* REQUIRED WORK:
Starting with the opening line of the material, restate every line word for word, and end on the line containing "export IMPL_cp_data_required_time_ns=2.65".
------
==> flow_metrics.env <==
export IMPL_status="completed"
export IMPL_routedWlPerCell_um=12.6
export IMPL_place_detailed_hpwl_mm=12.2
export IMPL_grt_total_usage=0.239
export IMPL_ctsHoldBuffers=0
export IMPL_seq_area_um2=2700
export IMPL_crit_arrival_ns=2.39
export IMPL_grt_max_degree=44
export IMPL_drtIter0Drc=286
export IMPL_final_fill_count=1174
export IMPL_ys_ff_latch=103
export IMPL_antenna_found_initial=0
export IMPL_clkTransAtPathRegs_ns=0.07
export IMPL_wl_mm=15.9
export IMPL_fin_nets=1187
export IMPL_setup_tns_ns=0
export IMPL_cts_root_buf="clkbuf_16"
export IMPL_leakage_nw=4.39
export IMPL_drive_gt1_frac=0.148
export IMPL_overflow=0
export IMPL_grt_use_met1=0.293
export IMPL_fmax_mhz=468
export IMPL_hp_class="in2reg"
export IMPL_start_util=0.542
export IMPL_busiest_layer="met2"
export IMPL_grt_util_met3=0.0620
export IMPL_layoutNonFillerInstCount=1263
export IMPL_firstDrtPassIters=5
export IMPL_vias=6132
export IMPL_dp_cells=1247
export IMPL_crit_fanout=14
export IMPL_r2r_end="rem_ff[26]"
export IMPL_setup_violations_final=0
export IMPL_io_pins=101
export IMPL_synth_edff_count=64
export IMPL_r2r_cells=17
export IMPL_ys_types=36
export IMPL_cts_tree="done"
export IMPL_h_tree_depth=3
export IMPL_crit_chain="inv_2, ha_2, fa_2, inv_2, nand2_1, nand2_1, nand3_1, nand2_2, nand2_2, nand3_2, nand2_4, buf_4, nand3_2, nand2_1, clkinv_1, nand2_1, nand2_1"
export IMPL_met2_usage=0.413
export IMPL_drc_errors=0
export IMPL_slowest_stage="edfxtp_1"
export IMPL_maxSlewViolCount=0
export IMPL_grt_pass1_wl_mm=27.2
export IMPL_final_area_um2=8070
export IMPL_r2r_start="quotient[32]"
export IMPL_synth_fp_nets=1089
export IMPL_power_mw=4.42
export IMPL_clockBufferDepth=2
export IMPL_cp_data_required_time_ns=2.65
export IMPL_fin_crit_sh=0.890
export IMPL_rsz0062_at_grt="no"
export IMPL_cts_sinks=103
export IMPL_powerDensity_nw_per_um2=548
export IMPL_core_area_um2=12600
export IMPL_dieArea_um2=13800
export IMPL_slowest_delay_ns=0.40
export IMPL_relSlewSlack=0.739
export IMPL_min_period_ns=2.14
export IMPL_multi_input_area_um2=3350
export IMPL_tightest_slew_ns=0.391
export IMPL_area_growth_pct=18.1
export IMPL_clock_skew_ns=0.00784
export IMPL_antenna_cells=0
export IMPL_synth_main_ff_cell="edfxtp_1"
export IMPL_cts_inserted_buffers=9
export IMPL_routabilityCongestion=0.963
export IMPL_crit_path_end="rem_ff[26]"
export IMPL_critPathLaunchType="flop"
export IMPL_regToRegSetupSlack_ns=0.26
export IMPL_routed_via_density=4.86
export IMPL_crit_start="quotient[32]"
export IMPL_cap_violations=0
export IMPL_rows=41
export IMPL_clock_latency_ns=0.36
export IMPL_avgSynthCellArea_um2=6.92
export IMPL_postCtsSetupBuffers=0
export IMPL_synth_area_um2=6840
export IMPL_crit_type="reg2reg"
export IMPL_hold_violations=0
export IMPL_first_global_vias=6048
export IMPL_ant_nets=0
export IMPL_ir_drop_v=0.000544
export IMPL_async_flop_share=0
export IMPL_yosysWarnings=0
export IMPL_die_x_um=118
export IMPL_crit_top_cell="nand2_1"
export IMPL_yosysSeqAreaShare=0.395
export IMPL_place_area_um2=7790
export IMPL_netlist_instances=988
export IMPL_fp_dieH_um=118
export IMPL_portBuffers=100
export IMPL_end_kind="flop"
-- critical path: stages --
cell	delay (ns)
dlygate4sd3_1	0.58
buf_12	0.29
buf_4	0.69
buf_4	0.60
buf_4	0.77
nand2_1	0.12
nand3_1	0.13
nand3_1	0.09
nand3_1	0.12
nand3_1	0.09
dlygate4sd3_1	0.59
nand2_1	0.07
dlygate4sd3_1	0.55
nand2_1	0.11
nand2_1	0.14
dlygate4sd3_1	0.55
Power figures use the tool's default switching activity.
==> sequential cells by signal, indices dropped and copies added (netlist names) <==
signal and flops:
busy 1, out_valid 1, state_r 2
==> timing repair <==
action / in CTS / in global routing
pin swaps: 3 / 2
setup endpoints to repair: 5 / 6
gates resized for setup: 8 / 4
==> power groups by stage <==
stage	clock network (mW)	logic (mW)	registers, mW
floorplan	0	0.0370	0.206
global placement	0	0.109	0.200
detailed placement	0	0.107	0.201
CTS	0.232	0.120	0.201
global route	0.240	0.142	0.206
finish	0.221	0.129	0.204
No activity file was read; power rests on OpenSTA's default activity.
------
* TASK RESPONSE:
==> flow_metrics.env <==
export IMPL_status="completed"
export IMPL_routedWlPerCell_um=12.6
export IMPL_place_detailed_hpwl_mm=12.2
export IMPL_grt_total_usage=0.239
export IMPL_ctsHoldBuffers=0
export IMPL_seq_area_um2=2700
export IMPL_crit_arrival_ns=2.39
export IMPL_grt_max_degree=44
export IMPL_drtIter0Drc=286
export IMPL_final_fill_count=1174
export IMPL_ys_ff_latch=103
export IMPL_antenna_found_initial=0
export IMPL_clkTransAtPathRegs_ns=0.07
export IMPL_wl_mm=15.9
export IMPL_fin_nets=1187
export IMPL_setup_tns_ns=0
export IMPL_cts_root_buf="clkbuf_16"
export IMPL_leakage_nw=4.39
export IMPL_drive_gt1_frac=0.148
export IMPL_overflow=0
export IMPL_grt_use_met1=0.293
export IMPL_fmax_mhz=468
export IMPL_hp_class="in2reg"
export IMPL_start_util=0.542
export IMPL_busiest_layer="met2"
export IMPL_grt_util_met3=0.0620
export IMPL_layoutNonFillerInstCount=1263
export IMPL_firstDrtPassIters=5
export IMPL_vias=6132
export IMPL_dp_cells=1247
export IMPL_crit_fanout=14
export IMPL_r2r_end="rem_ff[26]"
export IMPL_setup_violations_final=0
export IMPL_io_pins=101
export IMPL_synth_edff_count=64
export IMPL_r2r_cells=17
export IMPL_ys_types=36
export IMPL_cts_tree="done"
export IMPL_h_tree_depth=3
export IMPL_crit_chain="inv_2, ha_2, fa_2, inv_2, nand2_1, nand2_1, nand3_1, nand2_2, nand2_2, nand3_2, nand2_4, buf_4, nand3_2, nand2_1, clkinv_1, nand2_1, nand2_1"
export IMPL_met2_usage=0.413
export IMPL_drc_errors=0
export IMPL_slowest_stage="edfxtp_1"
export IMPL_maxSlewViolCount=0
export IMPL_grt_pass1_wl_mm=27.2
export IMPL_final_area_um2=8070
export IMPL_r2r_start="quotient[32]"
export IMPL_synth_fp_nets=1089
export IMPL_power_mw=4.42
export IMPL_clockBufferDepth=2
export IMPL_cp_data_required_time_ns=2.65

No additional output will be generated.